As one of the most widely-syndicated columnists of his era, Buchwald's
writing was at one point being published in more than 500 newspapers,
including the Washington Post. He won a Pulitzer Prize for commentary
in 1982, and also published two novels and wrote a Broadway play,
Sheep on the Runway. His most famous collision with the movie industry
came in 1992, when a judge ruled that Paramount Pictures, now a unit
of Viacom, had stolen Buchwald's idea for the Eddie Murphy film Coming
to America, awarding him $900,000.

After serving in the Marine Corp during World War II, Buchwald headed
for Paris, where, at the age of 23, he talked his way into a job
covering nightlife for the New York Herald Tribune. For 14 years, he
mingled with – and wrote about – the likes of Elvis Presley and the
Aga Khan.

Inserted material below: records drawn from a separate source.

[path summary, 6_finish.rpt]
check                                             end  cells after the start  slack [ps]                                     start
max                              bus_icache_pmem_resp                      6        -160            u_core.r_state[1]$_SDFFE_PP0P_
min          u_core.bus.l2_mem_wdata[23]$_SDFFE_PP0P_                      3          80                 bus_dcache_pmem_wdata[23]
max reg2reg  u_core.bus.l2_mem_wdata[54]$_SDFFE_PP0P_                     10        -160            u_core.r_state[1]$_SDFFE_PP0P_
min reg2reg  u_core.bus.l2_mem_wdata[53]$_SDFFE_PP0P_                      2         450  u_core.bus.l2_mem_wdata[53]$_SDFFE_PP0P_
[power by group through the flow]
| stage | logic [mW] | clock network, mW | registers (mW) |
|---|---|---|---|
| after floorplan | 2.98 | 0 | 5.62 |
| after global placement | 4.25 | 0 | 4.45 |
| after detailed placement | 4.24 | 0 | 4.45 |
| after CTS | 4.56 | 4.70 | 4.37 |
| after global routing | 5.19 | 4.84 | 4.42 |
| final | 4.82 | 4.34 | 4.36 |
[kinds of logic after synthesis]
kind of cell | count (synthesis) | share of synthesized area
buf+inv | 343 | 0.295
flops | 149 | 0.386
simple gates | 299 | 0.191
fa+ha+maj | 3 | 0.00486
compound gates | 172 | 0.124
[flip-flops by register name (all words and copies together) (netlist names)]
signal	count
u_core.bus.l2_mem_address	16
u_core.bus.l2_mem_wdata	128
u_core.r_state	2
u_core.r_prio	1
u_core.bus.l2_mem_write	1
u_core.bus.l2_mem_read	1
<file path="src/rtl/ifetch_unit.sv">
// ----------------------------------------------------------------------------
// ifetch_unit
//   Instruction-fetch stage. Holds the PC and fetches one word per instruction
//   over a req/ack memory port. It presents that word as instr with a
//   one-per-instruction valid strobe. When the instruction is released, it
//   selects the next PC from the decoder's Jr/Jmp/Jal/Branch/nBranch outputs.
//   Misaligned next-PC targets and memory ack timeouts enter a sticky trap
//   state. Only reset leaves the trap state.
//
// Parameters
//   RESET_PC     PC loaded by reset (word aligned)
//   ACK_TIMEOUT  REQ cycles without imem_ack before trapping; 0 disables
//
// Ports
//   clock        in   1   rising-edge clock
//   reset_n      in   1   synchronous reset, active low
//   imem_req     out  1   fetch request (REQ state only)
//   imem_addr    out  32  fetch address, equals pc
//   imem_ack     in   1   imem_rdata valid this cycle (used only in REQ)
//   imem_rdata   in   32  fetched instruction word
//   instr        out  32  registered instruction word
//   instr_valid  out  1   instr/pc/link_addr valid (ISSUE state)
//   pc           out  32  address of the current instruction
//   link_addr    out  32  pc + 4
//   stall        in   1   holds ISSUE, freezes pc/instr
//   Jr,Jmp,Jal   in   1   decoder jump controls
//   Branch       in   1   beq decoded
//   nBranch      in   1   bne decoded
//   Zero         in   1   ALU equality flag
//   Read_data_1  in   32  jr target
//   Addr_result  in   32  branch target
//   fault        out  1   sticky trap flag
//   fault_code   out  2   00 none, 01 misaligned target, 10 fetch timeout
// ----------------------------------------------------------------------------
module ifetch_unit #(
    parameter logic [31:0] RESET_PC    = 32'h0000_0000,
    parameter int unsigned ACK_TIMEOUT = 16
) (
    input  logic        clock,
    input  logic        reset_n,
    output logic        imem_req,
    output logic [31:0] imem_addr,
    input  logic        imem_ack,
    input  logic [31:0] imem_rdata,
    output logic [31:0] instr,
    output logic        instr_valid,
    output logic [31:0] pc,
    output logic [31:0] link_addr,
    input  logic        stall,
    input  logic        Jr,
    input  logic        Jmp,
    input  logic        Jal,
    input  logic        Branch,
    input  logic        nBranch,
    input  logic        Zero,
    input  logic [31:0] Read_data_1,
    input  logic [31:0] Addr_result,
    output logic        fault,
    output logic [1:0]  fault_code
);

    typedef enum logic [1:0] {
        IDLE,
        REQ,
        ISSUE,
        TRAP
    } state_t;

    state_t      state;
    state_t      state_nx;
    logic [31:0] pc_nx;
    logic [31:0] instr_nx;
    logic [31:0] count;
    logic [31:0] count_nx;
    logic [1:0]  code_nx;
    logic [31:0] target;
    logic        taken;

    assign link_addr   = pc + 32'd4;
    assign imem_req    = (state == REQ);
    assign imem_addr   = pc;
    assign instr_valid = (state == ISSUE);
    assign fault       = (state == TRAP);

    // Next-PC selection. Jr has the highest priority, then Jmp/Jal, then a
    // taken branch. When Branch and nBranch are both set, either condition
    // is enough for the branch to be taken.
    always_comb begin
        taken = (Branch && Zero) || (nBranch && !Zero);
        if (Jr) begin
            target = Read_data_1;
        end else if (Jmp || Jal) begin
            target = {link_addr[31:28], instr[25:0], 2'b00};
        end else if (taken) begin
            target = Addr_result;
        end else begin
            target = link_addr;
        end
    end

    always_comb begin
        state_nx = state;
        pc_nx    = pc;
        instr_nx = instr;
        count_nx = count;
        code_nx  = fault_code;
        case (state)
            IDLE: begin
                state_nx = REQ;
            end
            REQ: begin
                if (imem_ack) begin
                    instr_nx = imem_rdata;
                    count_nx = '0;
                    state_nx = ISSUE;
                end else begin
                    count_nx = count + 32'd1;
                    if ((ACK_TIMEOUT != 0) && (count_nx == ACK_TIMEOUT)) begin
                        state_nx = TRAP;
                        code_nx  = 2'b10;
                    end
                end
            end
            ISSUE: begin
                if (!stall) begin
                    // A misaligned target traps. The pc keeps the address
                    // of the instruction that produced the target.
                    if (target[1:0] != 2'b00) begin
                        state_nx = TRAP;
                        code_nx  = 2'b01;
                    end else begin
                        pc_nx    = target;
                        state_nx = REQ;
                    end
                end
            end
            TRAP: begin
                state_nx = TRAP;
            end
            default: begin
                state_nx = IDLE;
            end
        endcase
    end

    always_ff @(posedge clock) begin
        if (!reset_n) begin
            state      <= IDLE;
            pc         <= RESET_PC;
            instr      <= '0;
            count      <= '0;
            fault_code <= 2'b00;
        end else begin
            state      <= state_nx;
            pc         <= pc_nx;
            instr      <= instr_nx;
            count      <= count_nx;
            fault_code <= code_nx;
        end
    end

endmodule
</file>
File: config.mk
export PLATFORM = sky130hd
export DESIGN_NAME = alu_share_arbiter_flat
export DESIGN_NICKNAME = d
export VERILOG_FILES = /design/src/rtl/alu_share_arbiter_if.sv /design/src/rtl/alu_share_arbiter.sv /design/src/flat_wrapper.sv
export SDC_FILE = /design/constraint.sdc
export NUM_CORES = 1
export LEC_CHECK = 0
export ABC_AREA = 1
export CAP_MARGIN = 30
export CORE_AREA = 2 2 108 110
export CTS_CLUSTER_SIZE = 25
export DETAILED_ROUTE_END_ITERATION = 8
export DIE_AREA = 0 0 110 112
export GPL_TIMING_DRIVEN = 0
export PLACE_DENSITY_LB_ADDON = 0.2
export SLEW_MARGIN = 20
export SYNTH_ARGS = -nofsm -noshare
export SYNTH_HDL_FRONTEND = slang
export SYNTH_SLANG_ARGS = --single-unit
File: constraint.sdc
create_clock -name clk -period 2.3 [get_ports clk]
set_input_delay 0.345 -clock clk [delete_from_list [all_inputs] [get_ports clk]]
set_output_delay 0.345 -clock clk [all_outputs]
set_load 0.05 [all_outputs]
File: src/rtl/alu_share_arbiter_if.sv
// Bundle of the requester, ALU and response channels around the shared ALU arbiter.
// The slave modport is the arbiter's view; master is the surrounding environment.
interface alu_share_arbiter_if #(
    parameter int DATA_W = 32,
    parameter int OP_W   = 4
);
    logic [1:0]          req_valid;
    logic [1:0]          req_ready;
    logic [2*OP_W-1:0]   req_op;
    logic [2*DATA_W-1:0] req_src1;
    logic [2*DATA_W-1:0] req_src2;

    logic [OP_W-1:0]     alu_control;
    logic [DATA_W-1:0]   alu_src1;
    logic [DATA_W-1:0]   alu_src2;
    logic [DATA_W-1:0]   alu_result;
    logic                alu_zero;
    logic                alu_last_bit;

    logic                rsp_valid;
    logic                rsp_ready;
    logic                rsp_id;
    logic [DATA_W-1:0]   rsp_result;
    logic                rsp_zero;
    logic                rsp_last_bit;

    modport slave (
        input  req_valid, req_op, req_src1, req_src2,
        input  alu_result, alu_zero, alu_last_bit,
        input  rsp_ready,
        output req_ready,
        output alu_control, alu_src1, alu_src2,
        output rsp_valid, rsp_id, rsp_result, rsp_zero, rsp_last_bit
    );

    modport master (
        output req_valid, req_op, req_src1, req_src2,
        output alu_result, alu_zero, alu_last_bit,
        output rsp_ready,
        input  req_ready,
        input  alu_control, alu_src1, alu_src2,
        input  rsp_valid, rsp_id, rsp_result, rsp_zero, rsp_last_bit
    );
endinterface

File: src/rtl/alu_share_arbiter.sv
// Arbitrates two requesters onto one combinational ALU and returns a single
// registered, id-tagged response; at most one operation is outstanding.
module alu_share_arbiter #(
    parameter int DATA_W = 32,
    parameter int OP_W   = 4,
    parameter bit RR_EN  = 1'b1
) (
    input  logic                clk,
    input  logic                rst,
    alu_share_arbiter_if.slave  bus
);
    typedef enum logic {
        IDLE = 1'b0,
        HOLD = 1'b1
    } state_t;

    state_t            state_q, state_d;
    logic              rrPtr_q, rrPtr_d;
    logic              rspId_q, rspId_d;
    logic [DATA_W-1:0] rspResult_q, rspResult_d;
    logic              rspZero_q, rspZero_d;
    logic              rspLastBit_q, rspLastBit_d;

    logic              canIssue;
    logic [1:0]        grant;
    logic              accept;
    logic              grantId;

    // A held response that drains this cycle frees the slot for a same-cycle issue.
    always_comb begin
        canIssue = 1'b0;
        grant    = 2'b00;
        if (!rst) begin
            canIssue = (state_q == IDLE) || bus.rsp_ready;
        end
        if (canIssue) begin
            if (bus.req_valid == 2'b11) begin
                grant = (RR_EN && rrPtr_q) ? 2'b10 : 2'b01;
            end else begin
                grant = bus.req_valid;
            end
        end
    end

    assign accept        = |grant;
    assign grantId       = grant[1];
    assign bus.req_ready = grant;

    always_comb begin
        bus.alu_control = '0;
        bus.alu_src1    = '0;
        bus.alu_src2    = '0;
        if (grant[0]) begin
            bus.alu_control = bus.req_op[OP_W-1:0];
            bus.alu_src1    = bus.req_src1[DATA_W-1:0];
            bus.alu_src2    = bus.req_src2[DATA_W-1:0];
        end else if (grant[1]) begin
            bus.alu_control = bus.req_op[2*OP_W-1:OP_W];
            bus.alu_src1    = bus.req_src1[2*DATA_W-1:DATA_W];
            bus.alu_src2    = bus.req_src2[2*DATA_W-1:DATA_W];
        end
    end

    always_comb begin
        state_d      = state_q;
        rrPtr_d      = rrPtr_q;
        rspId_d      = rspId_q;
        rspResult_d  = rspResult_q;
        rspZero_d    = rspZero_q;
        rspLastBit_d = rspLastBit_q;
        if (accept) begin
            state_d      = HOLD;
            rspId_d      = grantId;
            rspResult_d  = bus.alu_result;
            rspZero_d    = bus.alu_zero;
            rspLastBit_d = bus.alu_last_bit;
            rrPtr_d      = RR_EN ? ~grantId : 1'b0;
        end else if ((state_q == HOLD) && bus.rsp_ready) begin
            state_d = IDLE;
        end
    end

    always_ff @(posedge clk or posedge rst) begin
        if (rst) begin
            state_q      <= IDLE;
            rrPtr_q      <= 1'b0;
            rspId_q      <= 1'b0;
            rspResult_q  <= '0;
            rspZero_q    <= 1'b0;
            rspLastBit_q <= 1'b0;
        end else begin
            state_q      <= state_d;
            rrPtr_q      <= rrPtr_d;
            rspId_q      <= rspId_d;
            rspResult_q  <= rspResult_d;
            rspZero_q    <= rspZero_d;
            rspLastBit_q <= rspLastBit_d;
        end
    end

    assign bus.rsp_valid    = (state_q == HOLD);
    assign bus.rsp_id       = rspId_q;
    assign bus.rsp_result   = rspResult_q;
    assign bus.rsp_zero     = rspZero_q;
    assign bus.rsp_last_bit = rspLastBit_q;
endmodule

File: src/flat_wrapper.sv
// flat-port wrapper written by rule: the top's interface ports become plain ports
module alu_share_arbiter_flat 
#(
    parameter int DATA_W = 32,
    parameter int OP_W   = 4,
    parameter bit RR_EN  = 1'b1
)
  (clk, rst, bus_req_valid, bus_req_op, bus_req_src1, bus_req_src2, bus_alu_result, bus_alu_zero, bus_alu_last_bit, bus_rsp_ready, bus_req_ready, bus_alu_control, bus_alu_src1, bus_alu_src2, bus_rsp_valid, bus_rsp_id, bus_rsp_result, bus_rsp_zero, bus_rsp_last_bit);
  alu_share_arbiter_if #(.DATA_W(DATA_W), .OP_W(OP_W)) bus_i ();
  input  logic clk;
  input  logic rst;
  input wire logic [$bits(bus_i.req_valid)-1:0] bus_req_valid;
  input wire logic [$bits(bus_i.req_op)-1:0] bus_req_op;
  input wire logic [$bits(bus_i.req_src1)-1:0] bus_req_src1;
  input wire logic [$bits(bus_i.req_src2)-1:0] bus_req_src2;
  input wire logic [$bits(bus_i.alu_result)-1:0] bus_alu_result;
  input wire logic [$bits(bus_i.alu_zero)-1:0] bus_alu_zero;
  input wire logic [$bits(bus_i.alu_last_bit)-1:0] bus_alu_last_bit;
  input wire logic [$bits(bus_i.rsp_ready)-1:0] bus_rsp_ready;
  output wire logic [$bits(bus_i.req_ready)-1:0] bus_req_ready;
  output wire logic [$bits(bus_i.alu_control)-1:0] bus_alu_control;
  output wire logic [$bits(bus_i.alu_src1)-1:0] bus_alu_src1;
  output wire logic [$bits(bus_i.alu_src2)-1:0] bus_alu_src2;
  output wire logic [$bits(bus_i.rsp_valid)-1:0] bus_rsp_valid;
  output wire logic [$bits(bus_i.rsp_id)-1:0] bus_rsp_id;
  output wire logic [$bits(bus_i.rsp_result)-1:0] bus_rsp_result;
  output wire logic [$bits(bus_i.rsp_zero)-1:0] bus_rsp_zero;
  output wire logic [$bits(bus_i.rsp_last_bit)-1:0] bus_rsp_last_bit;
  assign bus_i.req_valid = bus_req_valid;
  assign bus_i.req_op = bus_req_op;
  assign bus_i.req_src1 = bus_req_src1;
  assign bus_i.req_src2 = bus_req_src2;
  assign bus_i.alu_result = bus_alu_result;
  assign bus_i.alu_zero = bus_alu_zero;
  assign bus_i.alu_last_bit = bus_alu_last_bit;
  assign bus_i.rsp_ready = bus_rsp_ready;
  assign bus_req_ready = bus_i.req_ready;
  assign bus_alu_control = bus_i.alu_control;
  assign bus_alu_src1 = bus_i.alu_src1;
  assign bus_alu_src2 = bus_i.alu_src2;
  assign bus_rsp_valid = bus_i.rsp_valid;
  assign bus_rsp_id = bus_i.rsp_id;
  assign bus_rsp_result = bus_i.rsp_result;
  assign bus_rsp_zero = bus_i.rsp_zero;
  assign bus_rsp_last_bit = bus_i.rsp_last_bit;
  alu_share_arbiter #(.DATA_W(DATA_W), .OP_W(OP_W), .RR_EN(RR_EN)) u_core (.clk(clk), .rst(rst), .bus(bus_i));
endmodule
==> summary.md, run 1 <==
| Metric | Value |
|---|---|
| CTS buffer count | 5 |
| Top-level port count | 281 |
| Pwr Density | 793 nW/um^2 |
| Layout cell share with drive strength beyond 1 | ~16% |
| Post-Syn Instances | 389 |
| Die Wd | 110 um |
| Max Slew Vio Count | 0 |
| Endpoints failing hold | 0 |
| Die height | 112 um |
| Worst-margin pin slew | 0.546 ns |
| Largest net degree at the start of global routing | 24 |
| Synth top area share | ~44% |
| Outcome | finished clean |
| Pleak | between 0.002 and 0.003 uW |
| CTS Hold Bufs | 0 |
| Syn Area/Cell | 6.10 um^2 |
| Max layer used | met5 |
| CP arrival | 1.86 ns |
| First-pass GRT wire length | 17.4 mm |
| RSZ-0062 raised after global routing | true |
| Crit. End Element | output port |
| Final period util | 95.9% |
| HP Class | primary input to asynchronous set/reset pin |
| Count of final setup violators | 0 |
| Tot GR Track Use | between 10% and 20% |
| CTS tree | yes |
| DR vias/cell | 4.19 |
| Core area | ~11000 um^2 |
| DRT antenna net count | 0 |
| MaxCap Viol Count | 0 |
| Std cell rows | 39 |
| M1 WL | 4.27 mm |
| Clk_lat worst skew | 0.28 ns |
| Final worst setup slack | between 0.09 and 0.1 ns |
| Worst-path fanout max | 10 |
| Initial antenna violation count | 2 |
| Most common cell in the netlist | nand2_1 |
| Pre-CTS worst setup slack | -0.623 ns |
| Vias in the first global route | roughly 3400 |
| Drt drc | 0 |
| Rel. slew slack | 63.5% |
| Fill count | 1140 |
| Clock skew | 0.00669 ns |
| Register area share after synthesis | 39.0% |
| Top_reg_cell synth | dfrtp_1 |
| Minimum clock period | around 2.2 ns |
| Top post-synthesis cells by area | nand2_1 (44%), dfrtp_1 (39%), nand3_1 (7.4%), buf_2 (3.4%), buf_4 (2.5%) |
| Met3 WL | 1.29 mm |
| Peak supply drop | 575 uV |
| List of most frequent post-synthesis cells | nand2_1 (280), dfrtp_1 (37), nand3_1 (35) |
| DR iter-0 viols | between 150 and 200 |
| DIE AREA | 12300 um^2 |
| Synth Cell Area | between 2000 and 2500 um^2 |
| Cell area after layout | 5380 um^2 |
| Hold slack | 0.457 ns |
| # resized after CTS | 349 |
| Post-synthesis register bit count | 37 |
| Worst Path Required | 1.96 ns |
| Deepest clock path buffer count | 2 |
| Post-synth EDFFs | 0 |
| Clock sinks | 37 |
| Total grt overflow | 0 |
| P&R area growth vs syn | 127% |
| Crit start category | primary input |
| GP Congestion | 0.867 |
| H-tree depth | 2 |
| Final Net Count | 852 |
| Mapped Nets | 564 |
| Drt wl/cell | 14.1 um |
| Library cells used by synthesis | 14 |
| Fraction of synthesis flops using an asynchronous set or reset pin | 100% |
| Initial Util | 21.2% |
| Total power | 4260 uW |
| Post-CTS Setup Repair Bufs | 0 |
| Area after DPL | 5380 um^2 |
| Worst-case reg-to-reg path depth | 7 |
| Met2 Routed Length | between 5 and 6 mm |
| Critical Path Start | bus_rsp_ready |
| DP HPWL | 9.62 mm |
| Vias | 3443 |
| Worst r2r src | u_core.bus.rsp_valid |
| # port buffers | 280 |
| Setup CP Type | primary input to output port |
| Root Buffer Master | clkbuf_16 |
| Max Freq | 0.453 GHz |
| Detailed Route WL | 11.6 mm |
| Synth area leader | nand2_1 |
| First-pass DRT Iterations | 4 |
| Synth Warn # | 0 |
| Final TNS setup | 0 ns |
| Reg clk slew, reported paths | 0.06 ns |
[worst paths after layout]
check	slack, ns	endpoint
worst max-delay path	0.09	bus_alu_src2[2]
worst min-delay path	0.46	u_core.bus.rsp_result[5]
worst max register to register	0.90	u_core.bus.rsp_result[20]
worst min register to register	0.49	u_core.bus.rsp_id
max in group asynchronous	1.39	u_core.bus.rsp_result[29]
min in group clk	0.49	u_core.bus.rsp_id
[metrics by stage]
step | instances | util [%]
finish | 822 | 48.1
global route | 821 | 48.1
CTS | 821 | 47.5
detailed placement | 813 | 48.2
global placement | 812 | 47.9
floorplan | 389 | -
[layout by cell type (no fill, tap or decap), drive strengths merged]
cell type	instances
a21oi	2
buf	62
clkbuf	36
clkdlybuf4s15	3
clkdlybuf4s18	2
clkdlybuf4s50	210
dfrtp	37
diode	1
inv	7
nand2	282
nand3	35
nor2	1
o21ai	1
[registers in the layout, summed over array words and instances, names as in the netlist]
signal                   count
u_core.bus.rsp_id            1
u_core.bus.rsp_last_bit      1
u_core.bus.rsp_result       32
u_core.bus.rsp_valid         1
u_core.bus.rsp_zero          1
u_core.rrPtr_q               1
[routing by layer]
layer  global-route usage [%]  vias to the layer above
met5                        0                        -
met4                     5.06                        2
met3                     6.97                       14
met2                     31.7                      161
met1                     19.7                     1514
li1                         -                     1752
[area by class of cell]
cell class / instances / area (um^2) / area share (%)
inverters: 6 / 27.5 / 0.512
diodes: 1 / 2.50 / 0.0465
repair buffers: 281 / 2620 / 48.8
flip-flops and latches: 37 / 926 / 17.2
clock inverters: 1 / 8.76 / 0.163
well taps: 143 / 179 / 3.33
clock buffers: 7 / 153 / 2.84
plain buffers: 25 / 178 / 3.30
multi-input cells: 321 / 1280 / 23.8
[where the power goes]
group | internal [uW] | leakage (uW) | switching, uW | total, uW
registers | 845 | 0.000454 | 114 | 959
logic | 913 | 0.00223 | 1670 | 2580
clock network | 464 | 0.0000805 | 262 | 726
total | 2220 | 0.00277 | 2040 | 4260
[cell families after synthesis]
family	share of synthesized area, %
flip-flops	39.0
AND/OR/NAND/NOR	52.6
buffers and inverters	7.33
AO/OA/AOI/OAI	1.11
[critical path, cell delays in order]
cell	delay [ns]
clkdlybuf4s50_1	0.46
inv_1	0.07
a21oi_4	0.17
nand2_2	0.10
inv_4	0.10
buf_2	0.20
nand2_1	0.09
nand2_1	0.07
buf_2	0.25
Note: power is estimated with default switching activity, not from simulation.
==> inputs of run 2 (changes only) <==
--- a/config.mk
+++ b/config.mk
@@ -17,3 +17,4 @@
 export SYNTH_ARGS = -nofsm -noshare
 export SYNTH_HDL_FRONTEND = slang
 export SYNTH_SLANG_ARGS = --single-unit
+export TNS_END_PERCENT = 10
==> run 2 against run 1 <==
Effect of this change:
- clock-buffer cell count unchanged
- utilization down 0.078 points
- sequential power is essentially flat
- sequential cell count did not move
- largest cell class unchanged
- largest power group unchanged
==> summary.md, run 2 (synthesis gave the netlist of run 1 again) <==
| Metric | Value |
|---|---|
| Outcome | finished clean |
| Critical Path Start | bus_rsp_ready |
| CTS buffer count | 5 |
| Met2 Routed Length | 5.73 mm |
| Setup CP Type | primary input to output port |
| MaxCap Viol Count | 0 |
| M1 WL | 4.25 mm |
| Clk_lat worst skew | between 0.2 and 0.3 ns |
| Die height | ~110 um |
| Worst Path Required | about 2.0 ns |
| Max Slew Vio Count | 0 |
| HP Class | primary input to asynchronous set/reset pin |
| CTS tree | yes |
| Largest net degree at the start of global routing | 24 |
| Crit. End Element | output port |
| RSZ-0062 raised after global routing | true |
| Peak supply drop | 575 uV |
| Final period util | a little over nine tenths |
| Initial Util | 21.2% |
| Final Util | 48.0% |
| Worst-path fanout max | 10 |
| Final Net Count | roughly 850 |
| Top-level port count | 281 |
| Root Buffer Master | clkbuf_16 |
| Initial antenna violation count | 2 |
| Final TNS setup | 0 ns |
| # port buffers | 280 |
| Max Freq | 0.452 GHz |
| CP arrival | 1.87 ns |
| Rel. slew slack | 63.5% |
| Most common cell after layout, fill and taps aside | nand2_1 |
| Layout cell share with drive strength beyond 1 | about 16% |
| DR iter-0 viols | 173 |
| Max layer used | met5 |
| Tot GR Track Use | 17.9% |
| Endpoints failing hold | 0 |
| Reg clk slew, reported paths | 0.06 ns |
| DR vias/cell | between 4 and 5 |
| H-tree depth | 2 |
| Met3 WL | 1.33 mm |
| Pwr Density | 794 nW/um^2 |
| Vias in the first global route | 3373 |
| First-pass DRT Iterations | 5 |
| Drt wl/cell | 14.1 um |
| Minimum clock period | 2.21 ns |
| DP HPWL | 9.62 mm |
| Detailed Route WL | 11.6 mm |
| Vias | 3443 |
| Max reg flops | 32 |
| DIE AREA | 12300 um^2 |
| Crit start category | primary input |
| Total grt overflow | 0 |
| P&R area growth vs syn | 126% |
| Commonest non-fill, non-tap cells in the layout | nand2_1 (279), clkdlybuf4s50_1 (210), buf_2 (42) |
| Core area | 11200 um^2 |
| DRT antenna net count | 0 |
| Worst r2r src | u_core.bus.rsp_valid |
| Std cell rows | 39 |
| GP Congestion | 0.867 |
| Clock sinks | 37 |
| Count of final setup violators | 0 |
| Pleak | 0.00277 uW |
| Clock skew | 0.00668 ns |
| Deepest clock path buffer count | 2 |
| First-pass GRT wire length | 17.4 mm |
| Worst-margin pin slew | 0.545 ns |
| Drt drc | 0 |
| Die Wd | 110 um |
[run 2: cell count changes in the layout (fill, tap and decap cells not counted)]
cell             before  now
buf_2                40   42
buf_4                10    9
clkdlybuf4s15_2       3    2
[run 2: worst max-delay path, cell delays in order]
cell             delay [ns]
clkdlybuf4s50_1        0.46
inv_1                  0.07
a21oi_4                0.17
nand2_2                0.10
inv_4                  0.10
buf_2                  0.21
nand2_1                0.09
nand2_1                0.07
buf_2                  0.25
[run 2: per-layer routing]
layer / track usage, % / vias up
li1: - / 1753
met1: 19.7 / 1497
met2: 31.6 / 175
met3: 6.97 / 16
met4: 5.06 / 2
met5: 0 / -
[run 2: worst paths after layout]
check | end | depth (start not counted) | slack [ns]
worst max-delay path | bus_alu_src2[2] | 9 | 0.09
worst min-delay path | u_core.bus.rsp_result[5] | 2 | 0.46
worst min register to register | u_core.bus.rsp_id | 2 | 0.49
max in group asynchronous | u_core.bus.rsp_result[29] | 3 | 1.39
min in group clk | u_core.bus.rsp_id | 2 | 0.49
worst max register to register | u_core.bus.rsp_result[20] | 7 | 0.90
[run 2: final cells by class]
type,instances,area [um^2]
fill,1140,5810
timing repair buffer,281,2610
multi-input combinational,321,1280
sequential,37,926
tap,143,179
buffer,25,178
clock buffer,7,153
inverter,6,27.5
clock inverter,1,8.76
antenna,1,2.50
[run 2: stage by stage]
stage / hold slack [ns] / instance area (um^2) / worst slack [ns] / total power, uW / cells
final: 0.457 / 5370 / 0.0873 / 4260 / 822
after global placement: 0.457 / 5360 / -0.618 / 3590 / 812
after floorplan: 0.455 / 2370 / 0.198 / 2530 / 389
after detailed placement: 0.483 / 5380 / -0.623 / 3610 / 813
after global routing: 0.489 / 5370 / -0.00320 / 4480 / 821
after CTS: 0.471 / 5310 / -0.0987 / 4270 / 821
[run 2: power by group]
part / switching [uW] / internal, uW / leakage (uW)
sequential: 114 / 845 / 0.000454
combinational: 1670 / 910 / 0.00223
clock: 262 / 464 / 0.0000805
[run 2: what timing repair did]
item | 4_1_cts | 5_1_grt
hold buffers | 0 | 0
setup endpoints to repair | 70 | 69
hold endpoints to repair | 0 | 0
setup buffers | 0 | 0
resized for setup | 346 | 52
cloned | 0 | 0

He moved to Washington in 1962, where he began a four-decade
run skewering U.S. politicians.

A chronicler who was often chronicled, Buchwald continued to make
waves with his death video, the first of a regular New York Times
feature called "The Last Word," in which the newspaper is
collaborating with subjects to create video obituaries prior to their
deaths.

In the video Buchwald said that his greatest "hurt" was never having
made Richard Nixon's list of enemies. "When I tried to find out why I
didn't, one of his people told me, 'you're not important enough. And
that really hurt me,'" he said. It's not as though he didn't try: In
the midst of the Watergate scandal, he wrote a column depicting Nixon
as one of three men in a lifeboat, with Nixon bailing water into the
boat.

Buchwald, who was born in Mount Vernon, N.Y., and spent some of his
childhood in New York City orphanages and foster homes, said in his
obituary video, "If you can make people laugh, you get all the love
you want."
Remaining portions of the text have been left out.